### Task
In the listing below, print exactly the lines between the line holding "Shared types for" and the line holding "and stall counter.", inclusive, and no more.

### Raw data
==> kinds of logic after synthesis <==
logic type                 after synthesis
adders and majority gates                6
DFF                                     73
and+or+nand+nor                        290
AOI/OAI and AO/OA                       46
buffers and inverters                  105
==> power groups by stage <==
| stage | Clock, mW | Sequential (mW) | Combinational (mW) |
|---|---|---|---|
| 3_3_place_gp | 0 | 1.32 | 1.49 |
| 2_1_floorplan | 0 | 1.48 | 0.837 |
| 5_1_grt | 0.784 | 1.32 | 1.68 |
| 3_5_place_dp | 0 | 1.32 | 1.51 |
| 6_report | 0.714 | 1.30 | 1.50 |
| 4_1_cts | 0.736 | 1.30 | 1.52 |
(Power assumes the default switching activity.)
### config.mk
export PLATFORM = sky130hd
export DESIGN_NAME = washer_sat_timer
export DESIGN_NICKNAME = d
export VERILOG_FILES = /design/src/rtl/washer_pkg.sv /design/src/rtl/washer_sat_timer.sv
export SDC_FILE = /design/constraint.sdc
export NUM_CORES = 1
export LEC_CHECK = 0
export ABC_AREA = 1
export CELL_PAD_IN_SITES_DETAIL_PLACEMENT = 0
export CELL_PAD_IN_SITES_GLOBAL_PLACEMENT = 1
export CORE_AREA = 2 2 39 41
export CTS_CLUSTER_SIZE = 20
export DETAILED_ROUTE_END_ITERATION = 10
export DIE_AREA = 0 0 41 43
export HOLD_SLACK_MARGIN = 0.12
export MAX_ROUTING_LAYER = met4
export PLACE_DENSITY_LB_ADDON = 0.1
export REMOVE_ABC_BUFFERS = 1
export SYNTH_ARGS = -nofsm -noshare
export SYNTH_HDL_FRONTEND = slang
export SYNTH_SLANG_ARGS = --single-unit
### constraint.sdc
create_clock -name clk -period 1.3 [get_ports clk]
set_input_delay 0.26 -clock clk [delete_from_list [all_inputs] [get_ports clk]]
set_output_delay 0.26 -clock clk [all_outputs]
set_load 0.01 [all_outputs]
### src/rtl/washer_pkg.sv
// Shared constants and width helpers for the washer plant model and its controller bench.
package washer_pkg;

  localparam int DEF_FILL_CYCLES  = 8;
  localparam int DEF_DRAIN_CYCLES = 8;
  localparam int DEF_WASH_CYCLES  = 16;
  localparam int DEF_SPIN_CYCLES  = 12;
  localparam int DEF_DET_CYCLES   = 4;

  // Level must hold values up to the larger of the fill and drain travel.
  function automatic int levelWidth(input int fillCycles, input int drainCycles);
    return $clog2((fillCycles > drainCycles) ? fillCycles : drainCycles) + 1;
  endfunction

  function automatic int timerWidth(input int limit);
    return $clog2(limit + 1);
  endfunction

endpackage

### src/rtl/washer_sat_timer.sv
// Saturating up-counter with synchronous clear; flags when the limit has been reached.
module washer_sat_timer
  import washer_pkg::*;
#(
  parameter int LIMIT = DEF_WASH_CYCLES
) (
  input  logic clk,
  input  logic reset,
  input  logic en_i,
  input  logic clr_i,
  output logic at_max_o
);

  localparam int W = timerWidth(LIMIT);
  localparam logic [W-1:0] LIM = W'(LIMIT);

  logic [W-1:0] count_q, count_d;

  // Clear wins over enable so a dropped command always restarts the interval.
  always_comb begin
    count_d = count_q;
    if (clr_i) begin
      count_d = '0;
    end else if (en_i && (count_q != LIM)) begin
      count_d = count_q + W'(1);
    end
  end

  always_ff @(posedge clk or posedge reset) begin
    if (reset) begin
      count_q <= '0;
    end else begin
      count_q <= count_d;
    end
  end

  assign at_max_o = (count_q == LIM);

endmodule

Yosys cells after proc, flatten, opt, wreduce, memory -nomap -nowiden --
Index checks and enable logic that the tools add are counted. W data, S select, Z words.
Storage, ports and cells: register bits 5, bits in latches 0, memory bits (writable) 0, bits in read-only memories 0, input bits 4, output and inout port bits 1, logic and storage cells 8, memories 0
Operators by class: add/sub/neg operators 1, multiply operators 0, div/mod/pow operators 0, order comparisons 0, equality and inequality tests 2, shift operators 0, multiplexer cells 2, bitwise logic cells 0, reductions and logical operators 2
Operators with widths (number):
- $mux W5 | 2
- $add A5 B1 Y5 const B | 1
- $eq A5 B5 Y1 const B | 1
- $ne A5 B5 Y1 const B | 1
- $reduce_bool A2 Y1 | 1
- $logic_and A1 B1 Y1 | 1

Logic depth before layout (Yosys ltp) --
word-level depth 4, gate-level depth with buffers 9, depth with buffers taken out 9

Least setup slack after synthesis --
No wires, ideal clock.
path kind register to output, from register count_q[0], to output port at_max_o, arrival 908 ps, required time 1040 ps, slack 132 ps, stages on the path, launching flop included 7, path buffers 0, cells stage by stage dfrtp_1 inv_1 ha_1 nand2_1 inv_1 nand2_4 inv_1
On the way: cells in the longest elaborated chain, start to end 1
RTL lines:
- from (decl) | RTL line washer_sat_timer.sv:17 | logic [W-1:0] count_q, count_d;
- from (signal assigned) | RTL line washer_sat_timer.sv:33 | count_q <= count_d;
- $eq A5 B5 Y1 | RTL line washer_sat_timer.sv:37 | assign at_max_o = (count_q == LIM);
- to (decl) | RTL line washer_sat_timer.sv:11 | output logic at_max_o
Every way passes these cells.

Final worst setup path --
from register count_q[1], to output port at_max_o
The elaborated chain is that of the path after synthesis.

==> metrics.yaml <==
synthesis:
  syn_inst: 41
  seq_area_frac_synth: 0.3676
  ys_types: 13
  synth_seq_cells: 5
  postSynthAreaPerCell_um2: 8.301
  yosysWarnings: 0
  syn_area_um2: 340.3
die:
  rows: 14
  core-area_um2: 1384
  io_pins: 5
  start_util: 0.2459
  die_h_um: 43
  dieArea_um2: 1763
  die_x_um: 41
clock_network:
  cts_tree: "built"
  cts_buffer_depth: 2
  cts_max_level: 1
  insertion_delay_ns: 0.24
  cts_made_buffers: 3
  root_buffer: "clkbuf_4"
  hold_buffers: 0
  clock_sink_count: 5
  clkTransAtPathRegs_ns: 0.05
cells_and_area:
  mostFrequentLayoutCells: "buf_4 (12), inv_1 (5), nand4_1 (5), dfrtp_1 (5)"
  final_nets: 68
  areaGrowthSynthToFinish_pct: 56.62
  final_common_cell: "buf_4"
  reg_top3: "count_q (5)"
  largest_reg_flops: 5
  n_antenna_cell: 0
  layout-drive-gt1-share: 0.4918
  final_util: 0.3852
  max_flop_register: "count_q"
power_and_ir_drop:
  power_frac_comb: 0.209
  pwr-share-clk: 0.408
  seqPwrFrac: 0.384
  p_switching_uw: 102.9
  sw_frac_of_total: 0.2387
  power.internal_uw: 328.2
  ir_drop_mv: 0.4316
  power_leakage_nw: 0.2780
  powerDensity_nw_per_um2: 808.7
timing:
  finalCritPeriodShare: 1.048
  rsz0062_at_grt: "yes"
  tightest_slew_ns: 0.2599
  final.setup.tns_ns: -0.06292
  skew_ns: 0.005213
  final_hold_viol_count: 0
  finalSetupViolCount: 1
  finalCriticalPeriod_ns: 1.363
  drv_slew: 0
  clock.fmax_mhz: 733.7
  slew-limit-headroom: 0.8265
  hold_ws_ns: 0.2237
  setup_slack_ns: -0.06292
global_route:
  grt_pass1_wl_um: 1228
  grt_max_degree: 8
  overflow: 0
  grtUsageTotal: 0.1078
  antenna_found_initial: 0
  grt_pass1_vias: 309
critical_path:
  critPathTopFamily: "flip-flops"
  start_kind: "flip-flop"
  crit_top_cell: "inv_2"
  critPathArrivalTime_ns: 1.10
  max_stage_delay_ns: 0.38
  endpoint_kind: "output port"
  crit_slowest_cell: "dfrtp_1"
  critPathRequiredTime_ns: 1.04
  critPathBufInv: 4
  cp_max_fo: 2
  critPathKind: "reg2out"
  crit_chain: "inv_2 -> ha_4 -> nand2_2 -> inv_2 -> nand2_4 -> inv_2 -> buf_6"
drt:
  wirelength_um: 707
  avgViaCountPerCell: 4.143
  drc: 0
  wire_per_inst_um: 9.182
  postRouteAntennaNets: 0
  drt_iter0_drc: 0
  dr.pass1.iters: 1
  num_vias: 319
outcome:
  violations: "negative setup slack"
  status: "finished with violations"
placement:
  place_hpwl_um: 575.5
  port_buffers: 4
  gp_congestion: 0.7811
worst_hold_path:
  hold_class: "in2async"
run:
  maxCapViolCount: 0
per-stage QoR:
stage | setup slack, ns | area [um2] | total power, mW | cells
detailed placement | -0.2940 | 460.4 | 0.2352 | 69
global route | -0.1168 | 533.0 | 0.4670 | 77
global placement | -0.2967 | 460.4 | 0.2345 | 69
finish | -0.06292 | 533.0 | 0.4310 | 77
CTS | -0.06174 | 518.0 | 0.4327 | 75
floorplan | 0.1317 | 340.3 | 0.1983 | 41
cells in the mapped netlist:
library cell | count | share of area
dfrtp_1 | 5 | 0.37
nor2_1 | 2 | 0.022
nand4_1 | 5 | 0.092
o21ai_2 | 2 | 0.051
nand2_1 | 5 | 0.055
inv_1 | 9 | 0.099
nor2_2 | 1 | 0.018
nand2_2 | 2 | 0.037
xor2_1 | 1 | 0.026
nand2_4 | 3 | 0.099
nand3_1 | 3 | 0.044
o21ai_0 | 1 | 0.015
ha_1 | 2 | 0.074
what timing repair did:
action / in CTS / in global routing
pin swaps: 2 / 1
buffers inserted: 2 / 2
endpoints found under the setup margin: 2 / 2
hold endpoints to repair: 0 / 0
resized for setup: 12 / 0
gates cloned: 0 / 0
final cells by class:
cell class | count | area [um2]
timing repair buffer | 16 | 131.4
fill | 149 | 850.8
inverter | 9 | 33.78
clock buffer | 4 | 26.28
tap | 16 | 20.02
multi-input combinational | 27 | 196.4
sequential | 5 | 125.1
metal layers:
layer	up-vias	wire length (um)	global-route usage
met1	140	327	0.1283
met4	0	4	0.06000
met2	4	352	0.1563
met5	-	0	-
met3	2	23	0.03141
li1	173	-	-
worst reg2reg max path, cell delays in order (launching register included):
cell     delay, ns
dfrtp_1       0.38
inv_2         0.08
ha_4          0.13
nand2_2       0.04
inv_2         0.06
nand2_4       0.04
buf_4         0.15
nand2_4       0.07
nand2_4       0.06
nand2_2       0.07
nand2_2       0.04
logic make-up (layout without fill, tap and decap cells):
kind of cell | Yosys count | in the layout | synth area share
xor+xnor | 1 | 1 | 0.02574
flops | 5 | 5 | 0.3676
fa+ha+maj | 2 | 2 | 0.07352
simple gates | 21 | 21 | 0.3676
compound gates | 3 | 3 | 0.06617
buf+inv | 9 | 29 | 0.09926
final timing paths:
check	depth (start not counted)	end	slack (ns)	start
max	7	at_max_o	-0.06	count_q[1]
min reg2reg	4	count_q[4]	0.61	count_q[4]
min in group clk	4	count_q[4]	0.61	count_q[4]
max in group asynchronous	2	count_q[0]	0.89	reset
min	2	count_q[4]	0.22	reset
max reg2reg	10	count_q[3]	0.06	count_q[1]
power by group through the flow:
| stage | registers [mW] | clock network (mW) | logic [mW] |
|---|---|---|---|
| finish | 0.165 | 0.176 | 0.0899 |
| global route | 0.166 | 0.200 | 0.101 |
| CTS | 0.165 | 0.184 | 0.0834 |
| detailed placement | 0.167 | 0 | 0.0686 |
| global placement | 0.167 | 0 | 0.0676 |
| floorplan | 0.169 | 0 | 0.0294 |
Power figures use the tool's default switching activity.
==> config.mk <==
export PLATFORM = sky130hd
export DESIGN_NAME = memory_bus_arbiter
export DESIGN_NICKNAME = d
export VERILOG_FILES = /design/src/rtl/mem_arb_pkg.sv /design/src/rtl/memory_bus_arbiter_rr_picker.sv /design/src/rtl/memory_bus_arbiter.sv
export SDC_FILE = /design/constraint.sdc
export NUM_CORES = 1
export LEC_CHECK = 0
export BUFFER_PORTS_ARGS = -buffer_cell sky130_fd_sc_hd__buf_2
export CORE_AREA = 2 2 263 265
export CTS_BUF_LIST = sky130_fd_sc_hd__clkbuf_16
export DETAILED_ROUTE_END_ITERATION = 8
export DIE_AREA = 0 0 265 267
export GPL_TIMING_DRIVEN = 1
export HOLD_SLACK_MARGIN = 0.15
export PLACE_DENSITY_LB_ADDON = 0.15
export SYNTH_ARGS = -nofsm -noshare
export SYNTH_HDL_FRONTEND = slang
export SYNTH_SLANG_ARGS = --single-unit
==> constraint.sdc <==
create_clock -name clk -period 15.9 [get_ports clk]
set_input_delay 0 -clock clk [delete_from_list [all_inputs] [get_ports clk]]
set_output_delay 0 -clock clk [all_outputs]
set_load 0.005 [all_outputs]
[src/rtl/dmem_access_unit_pkg.sv]
// Shared types for the MEM-stage data-memory access unit: writeback mux select,
// store width select and the access FSM state encoding.
package dmem_access_unit_pkg;

    typedef enum logic [3:0] {
        alu_out, br_en, u_imm, lw, pc_plus4, lb, lbu, lh, lhu
    } regfilemux_sel_t;

    typedef enum logic [1:0] {sb, sh, sw} store_sel_t;

    typedef enum logic [1:0] {IDLE, ACCESS, DONE} dmem_state_t;

    // Loads accept funct3 000/001/010/100/101; stores only 000/001/010.
    function automatic logic funct3_legal(input logic [2:0] f3, input logic is_load);
        case (f3)
            3'b000, 3'b001, 3'b010: return 1'b1;
            3'b100, 3'b101:         return is_load;
            default:                return 1'b0;
        endcase
    endfunction

    function automatic regfilemux_sel_t load_sel_of(input logic [2:0] f3);
        case (f3)
            3'b000:  return lb;
            3'b001:  return lh;
            3'b100:  return lbu;
            3'b101:  return lhu;
            default: return lw;
        endcase
    endfunction

endpackage

[src/rtl/dmem_access_unit_store_formatter.sv]
// Combinational store lane formatting: byte enables, replicated write data and
// natural-alignment check for the access width.
module dmem_access_unit_store_formatter
    import dmem_access_unit_pkg::*;
(
    input  logic [1:0]  addr_lo,
    input  store_sel_t  store_sel,
    input  logic [31:0] rs2,
    output logic [3:0]  mbe,
    output logic [31:0] wdata,
    output logic        aligned
);

    always_comb begin
        mbe     = 4'b0000;
        wdata   = 32'h0;
        aligned = 1'b1;
        case (store_sel)
            sb: begin
                mbe   = 4'b0001 << addr_lo;
                wdata = {4{rs2[7:0]}};
            end
            sh: begin
                mbe     = addr_lo[1] ? 4'b1100 : 4'b0011;
                wdata   = {2{rs2[15:0]}};
                aligned = ~addr_lo[0];
            end
            sw: begin
                mbe     = 4'b1111;
                wdata   = rs2;
                aligned = (addr_lo == 2'b00);
            end
            default: aligned = 1'b0;
        endcase
    end

endmodule
### src/rtl/pipe_stage_reg.sv
// Generic valid/ready pipeline stage register carrying PC, payload and control with flush and stall counter.
// Define PIPE_SKID_EN for a 2-entry skid buffer with a registered in_ready.
module pipe_stage_reg #(
    parameter int PC_W   = 16,
    parameter int DATA_W = 64,
    parameter int CTRL_W = 9,
    parameter int CNT_W  = 16
) (
    input  logic              clk,
    input  logic              rst_n,
    input  logic              in_valid,
    output logic              in_ready,
    input  logic [PC_W-1:0]   in_pc,
    input  logic [DATA_W-1:0] in_data,
    input  logic [CTRL_W-1:0] in_ctrl,
    input  logic              flush,
    output logic              out_valid,
    input  logic              out_ready,
    output logic [PC_W-1:0]   out_pc,
    output logic [DATA_W-1:0] out_data,
    output logic [CTRL_W-1:0] out_ctrl,
    output logic [CNT_W-1:0]  stall_count
);

    logic              accept;
    logic              deliver;
    logic [PC_W-1:0]   pc_reg;
    logic [DATA_W-1:0] data_reg;
    logic [CTRL_W-1:0] ctrl_reg;
    logic [CNT_W-1:0]  stall_reg;

    assign accept  = in_valid && in_ready;
    assign deliver = out_valid && out_ready;

`ifdef PIPE_SKID_EN
    typedef enum logic [1:0] {
        EMPTY = 2'd0,
        ONE   = 2'd1,
        TWO   = 2'd2
    } state_t;

    state_t            state_reg;
    state_t            state_next;
    logic              skid_valid_reg;
    logic [PC_W-1:0]   skid_pc_reg;
    logic [DATA_W-1:0] skid_data_reg;
    logic [CTRL_W-1:0] skid_ctrl_reg;
    logic              load_main;
    logic              load_skid;
    logic              skid_to_main;

    always_comb begin
        state_next   = state_reg;
        load_main    = 1'b0;
        load_skid    = 1'b0;
        skid_to_main = 1'b0;
        if (flush) begin
            state_next = EMPTY;
        end else begin
            case (state_reg)
                EMPTY: begin
                    if (accept) begin
                        state_next = ONE;
                        load_main  = 1'b1;
                    end
                end
                ONE: begin
                    if (accept && deliver) begin
                        load_main = 1'b1;
                    end else if (accept) begin
                        state_next = TWO;
                        load_skid  = 1'b1;
                    end else if (deliver) begin
                        state_next = EMPTY;
                    end
                end
                TWO: begin
                    // in_ready is low here, so only a delivery can move us
                    if (deliver) begin
                        state_next   = ONE;
                        skid_to_main = 1'b1;
                    end
                end
                default: state_next = EMPTY;
            endcase
        end
    end

    always_ff @(posedge clk or negedge rst_n) begin
        if (!rst_n) begin
            state_reg      <= EMPTY;
            skid_valid_reg <= 1'b0;
        end else begin
            state_reg      <= state_next;
            skid_valid_reg <= (state_next == TWO);
        end
    end

    always_ff @(posedge clk or negedge rst_n) begin
        if (!rst_n) begin
            pc_reg        <= '0;
            data_reg      <= '0;
            ctrl_reg      <= '0;
            skid_pc_reg   <= '0;
            skid_data_reg <= '0;
            skid_ctrl_reg <= '0;
        end else begin
            if (load_main) begin
                pc_reg   <= in_pc;
                data_reg <= in_data;
                ctrl_reg <= in_ctrl;
            end else if (skid_to_main) begin
                pc_reg   <= skid_pc_reg;
                data_reg <= skid_data_reg;
                ctrl_reg <= skid_ctrl_reg;
            end
            if (load_skid) begin
                skid_pc_reg   <= in_pc;
                skid_data_reg <= in_data;
                skid_ctrl_reg <= in_ctrl;
            end
        end
    end

    assign in_ready  = !skid_valid_reg;
    assign out_valid = (state_reg != EMPTY);
`else
    logic valid_reg;

    assign in_ready  = flush || !valid_reg || out_ready;
    assign out_valid = valid_reg;

    always_ff @(posedge clk or negedge rst_n) begin
        if (!rst_n) begin
            valid_reg <= 1'b0;
            pc_reg    <= '0;
            data_reg  <= '0;
            ctrl_reg  <= '0;
        end else if (flush) begin
            valid_reg <= 1'b0;
        end else if (accept) begin
            valid_reg <= 1'b1;
            pc_reg    <= in_pc;
            data_reg  <= in_data;
            ctrl_reg  <= in_ctrl;
        end else if (out_ready) begin
            valid_reg <= 1'b0;
        end
    end
`endif

    always_ff @(posedge clk or negedge rst_n) begin
        if (!rst_n) begin
            stall_reg <= '0;
        end else if (out_valid && !out_ready && !flush && (stall_reg != {CNT_W{1'b1}})) begin
            stall_reg <= stall_reg + CNT_W'(1);
        end
    end

    // An empty stage presents a NOP: every control bit is gated by out_valid
    genvar gi;
    generate
        for (gi = 0; gi < CTRL_W; gi++) begin : g_ctrl_mask
            assign out_ctrl[gi] = ctrl_reg[gi] & out_valid;
        end
    endgenerate

    assign out_pc      = pc_reg;
    assign out_data    = data_reg;
    assign stall_count = stall_reg;

endmodule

### Result of the task
// Shared types for the MEM-stage data-memory access unit: writeback mux select,
// store width select and the access FSM state encoding.
package dmem_access_unit_pkg;

    typedef enum logic [3:0] {
        alu_out, br_en, u_imm, lw, pc_plus4, lb, lbu, lh, lhu
    } regfilemux_sel_t;

    typedef enum logic [1:0] {sb, sh, sw} store_sel_t;

    typedef enum logic [1:0] {IDLE, ACCESS, DONE} dmem_state_t;

    // Loads accept funct3 000/001/010/100/101; stores only 000/001/010.
    function automatic logic funct3_legal(input logic [2:0] f3, input logic is_load);
        case (f3)
            3'b000, 3'b001, 3'b010: return 1'b1;
            3'b100, 3'b101:         return is_load;
            default:                return 1'b0;
        endcase
    endfunction

    function automatic regfilemux_sel_t load_sel_of(input logic [2:0] f3);
        case (f3)
            3'b000:  return lb;
            3'b001:  return lh;
            3'b100:  return lbu;
            3'b101:  return lhu;
            default: return lw;
        endcase
    endfunction

endpackage

[src/rtl/dmem_access_unit_store_formatter.sv]
// Combinational store lane formatting: byte enables, replicated write data and
// natural-alignment check for the access width.
module dmem_access_unit_store_formatter
    import dmem_access_unit_pkg::*;
(
    input  logic [1:0]  addr_lo,
    input  store_sel_t  store_sel,
    input  logic [31:0] rs2,
    output logic [3:0]  mbe,
    output logic [31:0] wdata,
    output logic        aligned
);

    always_comb begin
        mbe     = 4'b0000;
        wdata   = 32'h0;
        aligned = 1'b1;
        case (store_sel)
            sb: begin
                mbe   = 4'b0001 << addr_lo;
                wdata = {4{rs2[7:0]}};
            end
            sh: begin
                mbe     = addr_lo[1] ? 4'b1100 : 4'b0011;
                wdata   = {2{rs2[15:0]}};
                aligned = ~addr_lo[0];
            end
            sw: begin
                mbe     = 4'b1111;
                wdata   = rs2;
                aligned = (addr_lo == 2'b00);
            end
            default: aligned = 1'b0;
        endcase
    end

endmodule
### src/rtl/pipe_stage_reg.sv
// Generic valid/ready pipeline stage register carrying PC, payload and control with flush and stall counter.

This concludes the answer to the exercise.